**GOAL OF THE EXERCISE:** Top to bottom, every record is to be copied word for word.

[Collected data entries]
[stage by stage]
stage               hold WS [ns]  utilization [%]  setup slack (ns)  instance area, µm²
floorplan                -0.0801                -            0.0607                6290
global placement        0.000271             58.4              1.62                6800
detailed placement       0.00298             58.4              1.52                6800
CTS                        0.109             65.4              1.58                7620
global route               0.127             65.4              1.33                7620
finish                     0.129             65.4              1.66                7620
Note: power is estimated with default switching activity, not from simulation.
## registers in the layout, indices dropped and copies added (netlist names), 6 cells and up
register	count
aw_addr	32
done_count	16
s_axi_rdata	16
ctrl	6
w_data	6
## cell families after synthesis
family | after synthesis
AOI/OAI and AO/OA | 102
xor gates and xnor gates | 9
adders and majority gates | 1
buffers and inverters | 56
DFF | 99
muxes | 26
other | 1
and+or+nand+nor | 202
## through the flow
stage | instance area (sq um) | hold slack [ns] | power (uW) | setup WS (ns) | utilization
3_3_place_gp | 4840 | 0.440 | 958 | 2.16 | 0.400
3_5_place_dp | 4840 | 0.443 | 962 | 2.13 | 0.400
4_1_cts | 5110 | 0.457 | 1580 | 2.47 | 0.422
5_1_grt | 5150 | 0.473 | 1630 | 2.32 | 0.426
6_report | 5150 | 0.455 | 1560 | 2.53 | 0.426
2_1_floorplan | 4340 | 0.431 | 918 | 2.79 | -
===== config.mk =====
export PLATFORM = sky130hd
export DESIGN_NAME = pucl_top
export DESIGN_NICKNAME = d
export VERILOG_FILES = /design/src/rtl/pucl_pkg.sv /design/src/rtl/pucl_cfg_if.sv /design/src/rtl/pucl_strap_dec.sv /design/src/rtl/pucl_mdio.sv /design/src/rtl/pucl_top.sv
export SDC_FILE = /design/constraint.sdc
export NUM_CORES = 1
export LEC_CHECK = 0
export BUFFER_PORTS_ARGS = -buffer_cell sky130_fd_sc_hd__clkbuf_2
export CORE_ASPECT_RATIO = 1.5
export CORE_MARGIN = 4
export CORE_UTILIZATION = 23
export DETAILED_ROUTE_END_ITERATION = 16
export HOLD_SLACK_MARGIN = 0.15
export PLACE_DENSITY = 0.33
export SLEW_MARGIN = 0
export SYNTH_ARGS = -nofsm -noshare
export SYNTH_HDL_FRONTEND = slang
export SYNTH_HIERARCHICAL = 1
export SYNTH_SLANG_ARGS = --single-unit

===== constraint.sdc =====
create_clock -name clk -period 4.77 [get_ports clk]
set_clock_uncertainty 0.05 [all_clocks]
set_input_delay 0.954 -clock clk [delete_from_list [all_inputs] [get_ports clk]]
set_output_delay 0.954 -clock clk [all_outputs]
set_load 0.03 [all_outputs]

**EXERCISE OUTPUT:**
[stage by stage]
stage               hold WS [ns]  utilization [%]  setup slack (ns)  instance area, µm²
floorplan                -0.0801                -            0.0607                6290
global placement        0.000271             58.4              1.62                6800
detailed placement       0.00298             58.4              1.52                6800
CTS                        0.109             65.4              1.58                7620
global route               0.127             65.4              1.33                7620
finish                     0.129             65.4              1.66                7620
Note: power is estimated with default switching activity, not from simulation.
## registers in the layout, indices dropped and copies added (netlist names), 6 cells and up
register	count
aw_addr	32
done_count	16
s_axi_rdata	16
ctrl	6
w_data	6
## cell families after synthesis
family | after synthesis
AOI/OAI and AO/OA | 102
xor gates and xnor gates | 9
adders and majority gates | 1
buffers and inverters | 56
DFF | 99
muxes | 26
other | 1
and+or+nand+nor | 202
## through the flow
stage | instance area (sq um) | hold slack [ns] | power (uW) | setup WS (ns) | utilization
3_3_place_gp | 4840 | 0.440 | 958 | 2.16 | 0.400
3_5_place_dp | 4840 | 0.443 | 962 | 2.13 | 0.400
4_1_cts | 5110 | 0.457 | 1580 | 2.47 | 0.422
5_1_grt | 5150 | 0.473 | 1630 | 2.32 | 0.426
6_report | 5150 | 0.455 | 1560 | 2.53 | 0.426
2_1_floorplan | 4340 | 0.431 | 918 | 2.79 | -
===== config.mk =====
export PLATFORM = sky130hd
export DESIGN_NAME = pucl_top
export DESIGN_NICKNAME = d
export VERILOG_FILES = /design/src/rtl/pucl_pkg.sv /design/src/rtl/pucl_cfg_if.sv /design/src/rtl/pucl_strap_dec.sv /design/src/rtl/pucl_mdio.sv /design/src/rtl/pucl_top.sv
export SDC_FILE = /design/constraint.sdc
export NUM_CORES = 1
export LEC_CHECK = 0
export BUFFER_PORTS_ARGS = -buffer_cell sky130_fd_sc_hd__clkbuf_2
export CORE_ASPECT_RATIO = 1.5
export CORE_MARGIN = 4
export CORE_UTILIZATION = 23
export DETAILED_ROUTE_END_ITERATION = 16
export HOLD_SLACK_MARGIN = 0.15
export PLACE_DENSITY = 0.33
export SLEW_MARGIN = 0
export SYNTH_ARGS = -nofsm -noshare
export SYNTH_HDL_FRONTEND = slang
export SYNTH_HIERARCHICAL = 1
export SYNTH_SLANG_ARGS = --single-unit

===== constraint.sdc =====
create_clock -name clk -period 4.77 [get_ports clk]
set_clock_uncertainty 0.05 [all_clocks]
set_input_delay 0.954 -clock clk [delete_from_list [all_inputs] [get_ports clk]]
set_output_delay 0.954 -clock clk [all_outputs]
set_load 0.03 [all_outputs]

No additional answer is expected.